Bernard memandang kedua tangannya, semenjak ulang tahunnya yang ke sembilan beberapa bulan lalu ia merasa sesuatu bergelora dalam tubuhnya. Ia merasakan sebuah kekuatan besar mengalir dalam pembuluh darah dan setiap jaringan otot badannya. Ia memandang dengan bingung ke tangan dan lengannya.

"Apa yang sebenarnya terjadi?!"

Ia masih dalam lamunannya, namun suara kaki kuda dan hentakan keras terdengar dari luar ruang kelas. Ia beranjak dari tempatnya berdiri dengan mendorong mundur kursi kayu tempat ia duduk menjauh dari meja dan bergegas menuju jendela.

Matanya menelisik halaman sekolah yang cukup luas. Di gerbang sekolah terlihat puluhan pasukan berkuda lengkap dengan zirah perak masuk ke halaman sekolah dengan barisan yang rapi dan teratur. Pemimpin pasukan kecil itu adalah seorang pria tua yang juga dalam baju zirah, namun berwarna hitam berkilau.

"Kami datang membawah titah raja, yaitu untuk berkeliling ke seluruh daerah kerajaan untuk melakukan seleksi kesatria. Sama seperti tahun-tahun sebelumnya."

"Seluruh rakyat harap mendengar titah ini!" Pria tua itu melemparkan tatapan ke sekeliling. Pandangannya tajam dan membuat setiap orang yang melihatnya menjadi takut, semua orang tertunduk dan mengambil posisi dengan betumpu pada kaki kanan sedangkan kaki kiri mereka tertekuk ke tanah.

"Hendaknya raja bertitah!" Saut semua orang yang berada di sana, guru dan para murid-murid yang lain, tak terkecuali Bernard.

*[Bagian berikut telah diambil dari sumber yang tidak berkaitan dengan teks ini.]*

From an optimization exercise on the open Yosys and OpenROAD flow, aimed at small area and a short achievable clock period; shortcuts taken in it are not production practice.
Function was checked by simulation only, so behaviour that the tests miss may differ from the original.

===== flow/design.v =====
module axis_cordic #
(
  parameter FREQ_WIDTH = 32, 
  parameter IN_WIDTH   = 18,  
  parameter EXTRA_BITS = 5   
)
(
  input wire aresetn,
  input wire aclk,
  input signed [FREQ_WIDTH-1:0] frequency,
  input signed [IN_WIDTH-1:0] in_data,
  output wire [47:0] m_axis_tdata,
  output wire m_axis_tvalid 
);
localparam WR =  IN_WIDTH + EXTRA_BITS + 1;  
localparam OUT_WIDTH = WR;                   
localparam WZ =  IN_WIDTH + EXTRA_BITS - 1;  
localparam STG = IN_WIDTH + EXTRA_BITS - 2;  
localparam WO = OUT_WIDTH;
localparam WF = 32;  
localparam WP = WF;  
localparam WT = 32;
wire signed [WT-1:0] atan_table [1:WT-1];
assign atan_table[01] = 32'b00100101110010000000101000111011;  
assign atan_table[02] = 32'b00010011111101100111000010110111;  
assign atan_table[03] = 32'b00001010001000100010001110101000;  
assign atan_table[04] = 32'b00000101000101100001101010000110;  
assign atan_table[05] = 32'b00000010100010111010111111000011;  
assign atan_table[06] = 32'b00000001010001011110110000111101;  
assign atan_table[07] = 32'b00000000101000101111100010101010;  
assign atan_table[08] = 32'b00000000010100010111110010100111;  
assign atan_table[09] = 32'b00000000001010001011111001011101;  
assign atan_table[10] = 32'b00000000000101000101111100110000;  
assign atan_table[11] = 32'b00000000000010100010111110011000;  
assign atan_table[12] = 32'b00000000000001010001011111001100;  
assign atan_table[13] = 32'b00000000000000101000101111100110;  
assign atan_table[14] = 32'b00000000000000010100010111110011;  
assign atan_table[15] = 32'b00000000000000001010001011111010;  
assign atan_table[16] = 32'b00000000000000000101000101111101;  
assign atan_table[17] = 32'b00000000000000000010100010111110;  
assign atan_table[18] = 32'b00000000000000000001010001011111;  
assign atan_table[19] = 32'b00000000000000000000101000110000;  
assign atan_table[20] = 32'b00000000000000000000010100011000;  
assign atan_table[21] = 32'b00000000000000000000001010001100;  
assign atan_table[22] = 32'b00000000000000000000000101000110;  
assign atan_table[23] = 32'b00000000000000000000000010100011;  
assign atan_table[24] = 32'b00000000000000000000000001010001;  
assign atan_table[25] = 32'b00000000000000000000000000101001;  
assign atan_table[26] = 32'b00000000000000000000000000010100;  
assign atan_table[27] = 32'b00000000000000000000000000001010;  
assign atan_table[28] = 32'b00000000000000000000000000000101;  
assign atan_table[29] = 32'b00000000000000000000000000000011;  
assign atan_table[30] = 32'b00000000000000000000000000000001;  
assign atan_table[31] = 32'b00000000000000000000000000000001;  
reg [WP-1:0] phase;
reg signed [WR-1:0] X [0:STG-1];
reg signed [WR-1:0] Y [0:STG-1];
reg signed [WZ-1:0] Z [0:STG-1];
wire signed [WR-1:0] in_data_ext = {in_data[IN_WIDTH-1], in_data, {EXTRA_BITS{1'b0}}};
wire [1:0] quadrant = phase[WP-1:WP-2];
always @(posedge aclk)
begin
  if (!aresetn) begin 
		X[0] <= 0;
		Y[0] <= 0; 
		Z[0] <= 0;
		end 
  else 
  begin
	  case (quadrant)
		 0: begin X[0] <=  in_data_ext;   Y[0] <=  in_data_ext; end
		 1: begin X[0] <= -in_data_ext;   Y[0] <=  in_data_ext; end
		 2: begin X[0] <= -in_data_ext;   Y[0] <= -in_data_ext; end
		 3: begin X[0] <=  in_data_ext;   Y[0] <= -in_data_ext; end
	  endcase
	  Z[0] <= {~phase[WP-3], ~phase[WP-3], phase[WP-4:WP-WZ-1]};
  end 
  if 
	(!aresetn) phase <= 0;
  else
	phase <= phase + frequency;
end
genvar n;
generate
  for (n=0; n<=(STG-2); n=n+1)
    begin : stages
    wire signed [WR-1:0] X_shr = {{(n+1){X[n][WR-1]}}, X[n][WR-1:n+1]};
    wire signed [WR-1:0] Y_shr = {{(n+1){Y[n][WR-1]}}, Y[n][WR-1:n+1]};
    wire [WZ-2-n:0] atan = atan_table[n+1][WT-2-n:WT-WZ] + atan_table[n+1][WT-WZ-1];
    wire Z_sign = Z[n][WZ-1-n];
	 always @(posedge aclk)
	 begin
      X[n+1] <= !aresetn ? 0 : (Z_sign ? X[n] + Y_shr + Y[n][n] : X[n] - Y_shr - Y[n][n]);
      Y[n+1] <= !aresetn ? 0 : (Z_sign ? Y[n] - X_shr - X[n][n] : Y[n] + X_shr + X[n][n]);
      if (n < STG-2)
        begin : angles
        Z[n+1][WZ-2-n:0] <= !aresetn ? 0 : (Z_sign ? Z[n][WZ-2-n:0] + atan : Z[n][WZ-2-n:0] - atan);
        end
      end
    end
endgenerate
generate
  if (OUT_WIDTH == WR)
    begin
    assign m_axis_tdata[23:0] = X[STG-1];
    assign m_axis_tdata[47:24] = Y[STG-1];
    end
  else
    begin
    reg signed [WO-1:0] rounded_I;
    reg signed [WO-1:0] rounded_Q;
    always @(posedge aclk)
	 if (!aresetn)
		 begin 
			rounded_I <= 0;
			rounded_Q <= 0;
		 end 
	 else 
      begin
      rounded_I <= X[STG-1][WR-1 : WR-WO] + X[STG-1][WR-1-WO];
      rounded_Q <= Y[STG-1][WR-1 : WR-WO] + Y[STG-1][WR-1-WO];
      end
    assign m_axis_tdata[23:0] = rounded_I;
    assign m_axis_tdata[47:24] = rounded_Q;
    end
endgenerate
assign m_axis_tvalid = 1;                        
endmodule

===== flow/run.sh =====
#!/bin/bash
# synth_recipe.tcl (not shown) runs the flow's synth.tcl, then flattens the netlist and writes it again
# the make line also repeats each setting of config.mk as NAME=value (left out here)
make -C /OpenROAD-flow-scripts/flow DESIGN_CONFIG=/design/flow/config.mk WORK_HOME=/design/flow/orfs CLKGATE_MAP_FILE= SYNTH_SCRIPT=/design/flow/synth_recipe.tcl finish

===== flow/config.mk =====
export PLATFORM = sky130hd
export DESIGN_NAME = axis_cordic
export DESIGN_NICKNAME = axis_cordic
export VERILOG_FILES = /design/flow/design.v
export SDC_FILE = /design/flow/constraint.sdc
export NUM_CORES = 4
export LEC_CHECK = 0
export CAP_MARGIN = 20
export CORE_MARGIN = 2
export CORE_UTILIZATION = 40
export SLEW_MARGIN = 20

===== flow/constraint.sdc =====
create_clock -name core_clock -period 5.0 [get_ports {aclk}]
set_input_delay 1.0000 -clock core_clock [delete_from_list [all_inputs] [get_ports {aclk}]]
set_output_delay 1.0000 -clock core_clock [all_outputs]
set_load 0.01 [all_outputs]

==> flow_summary.yaml <==
cells_and_area:
  layout.cells.non_filler: 24110
  drive_above_1_share_pct: 3.26
  fin_util_pct: 43.7
  multiInputGateArea_mm2: 0.110
  nets: 22153
  area_growth_syn_to_layout_pct: 8.47
  fillCellCount: 37087
  regArea_mm2: 0.0253
setup_path:
  arrival_ns: 5.10
  critical_path_class: "flip-flop to flip-flop"
  critPathCapture: "Y[14][23]"
  r2r_cells: 12
  path_cells: "ha_1 -> inv_1 -> ha_1 -> and2_1 -> nand3_1 -> a2111oi_0 -> nor4bb_1 -> nor3_1 -> nor3_1 -> o211a_1 -> a211oi_1 -> mux2i_1"
  cp_top_family: "compound AO/OA/AOI/OAI gates"
  critical_path.max_fanout: 13
  cp-start-kind: "flip-flop"
  rrSetupSlack_ns: 0.78
  cp-startpoint: "X[13][23]"
  slowest_stage: "a2111oi_0"
  cp.depth: 12
  r2r-end: "Y[14][23]"
  crit_required_ns: 5.88
  slowest_delay_ns: 0.88
  end_kind: "flip-flop"
  timing.rr.start: "X[13][23]"
  crit_buf_inv: 1
cts:
  clock_latency_ns: 0.95
  cts.sinks: 1262
  cts_tree: "done"
  htreeDepth: 4
  post_cts_resized: 0
  ctsHoldBuffers: 0
  cts-root-buf: "clkbuf_16"
  cts_made_buffers: 168
  max-clock-path-buffers: 4
  cts_setup_buffers: 0
  clk_pin_slew_worst_paths_ns: 0.06
job:
  drv_cap: 0
yosys:
  syn_inst: 19148
  ys_warn_count: 4
  yosys.area.top_type: "ha_1"
  synth_cell_types: 109
  synth-seq-area-share_pct: 17.1
  async_flop_share_pct: 0
  synth_ff_type: "dfxtp_1"
  syn_area_mm2: 0.147
  ys_ff_latch: 1262
  avgSynthCellArea_um2: 7.70
  syn_nets: 22140
  synth_top_area_share_pct: 23.6
  synth_edf_count: 0
  synth_area_leaders: "ha_1 24%, dfxtp_1 17%, inv_1 7.5%, xnor2_1 7.3%, a21oi_1 5.3%"
detailed_routing:
  drt_pass1_iterations: 8
  drc_errors: 0
  viasPerCell: 5.34
  final_antenna_net_count: 0
  drtIter0Drc: 7740
  finalWirelength_um: 409000
  via_count: 128629
  wl_per_cell_um: 17.0
timing:
  post-route-period-util_pct: 84.4
  setup_viol: 0
  rsz0062_at_grt: "no"
  fin_tns_setup_ns: 0
  timing.hold.ws_ns: 0.429
  max-slew-margin-rel_pct: 25.3
  setup_ws_ns: 0.778
  worstMarginPinSlew_ns: 1.11
  drv_slew: 0
  max_freq_mhz: 237
  skew_ns: 0.0976
  finalHoldViolCount: 0
  fin_crit_ns: 4.22
die:
  core_mm2: 0.366
  die_width_um: 611
  core.rowCount: 222
  ioPinCount: 101
  start_util_pct: 40.3
  dieHeight_um: 611
  dieArea_mm2: 0.374
global_routing:
  grt_busiest_layer: "met2"
  overflow: 0
  antenna_found_initial: 17
  use_met1_pct: 27.7
  globalRouteTotalUtil_pct: 21.1
  use_met2_pct: 37.0
  grt_pass1_wl_um: 649000
  grt_start_max_net_pins: 106
  grt_pass1_vias: 121814
  met3_usage_pct: 1.74
place:
  dp_hpwl_um: 329000
  placed_cells: 23807
  gp_congestion: 0.910
  numPortBuffers: 99
  place_ws_ns: 0.773
hold_path:
  min-delay-path-class: "flip-flop to flip-flop"
status:
  status: "timing/DRC/antenna clean"
==> worst min path at each step <==
stage	from	endpoint	cells after the start
finish	phase[29]	Z[0][20]	1
global route	phase[29]	Z[0][20]	1
CTS	phase[29]	Z[0][20]	1
detailed placement	phase[29]	Z[0][20]	1
global placement	Z[8][3]	Z[9][3]	1
floorplan	phase[29]	Z[0][20]	1
==> worst reg2reg max path: cells and delay by family (launching register included) <==
| family | cells | cell delay (ns) |
|---|---|---|
| AND/OR/NAND/NOR | 5 | 1.04 |
| multiplexers | 1 | 0.21 |
| adder cells (fa/ha/maj) | 2 | 0.69 |
| flip-flops | 1 | 0.76 |
| AO/OA/AOI/OAI | 3 | 1.38 |
| buffers and inverters | 1 | 0.10 |
==> synthesized netlist by cell type (295+ instances only) <==
cell and instances:
dfxtp_1 1262, nor2_1 1855, nand2_1 745, o21ai_0 822
clkbuf_1 299, xor2_1 383, nand2b_1 295, a211oi_1 490
a21oi_1 1576, inv_1 2956, a21o_1 359, nand3_1 297
ha_1 2781, nor3_1 454, xnor2_1 1223
==> state kept, by name, indices dropped and copies added, names as in the netlist <==
register,flops
Z,247
phase,32
Y,492
X,491
==> through the flow <==
stage,instance area (um^2)
after floorplan,147000
after global placement,154000
after detailed placement,154000
after CTS,160000
after global routing,160000
final,160000
==> cell families after synthesis <==
kind of cell	count (synthesis)	share of synthesized area, %
adder cells (fa/ha/maj)	2958	25.9
AO/OA/AOI/OAI	5040	22.3
buffers and inverters	3333	8.49
AND/OR/NAND/NOR	4792	15.6
multiplexers	156	1.07
other	1	0.00254
flip-flops	1262	17.1
XOR/XNOR	1606	9.54
==> layer usage <==
metal,share of wire [%],vias to the layer above
met5,0,-
met4,2.5,0
met3,3.7,466
met2,47,2266
met1,46,59827
li1,-,66070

Ia pun kemudian berjongkok dan bertumpu pada kaki kanannya, sedang lutut kirinya menyentuh lantai kelas.

"Rakyatku!"

"Perjuangan kita belum selesai!"

"Oleh sebab itu mereka yang telah mencapai umur sembilan tahun akan di uji, kemudian mereka yang lulus akan menjadi pasukan atau bahkan kesatria!"

"Keluarga yang ditinggalkan akan menjadi tanggung jawab kerajaan!"

"Titah selesai!" Pria tua itu membacakan titah sambil berdiri, bahkan para kesatria yang lain pun ikut berjongkok dan mengambil posisi penghormatan.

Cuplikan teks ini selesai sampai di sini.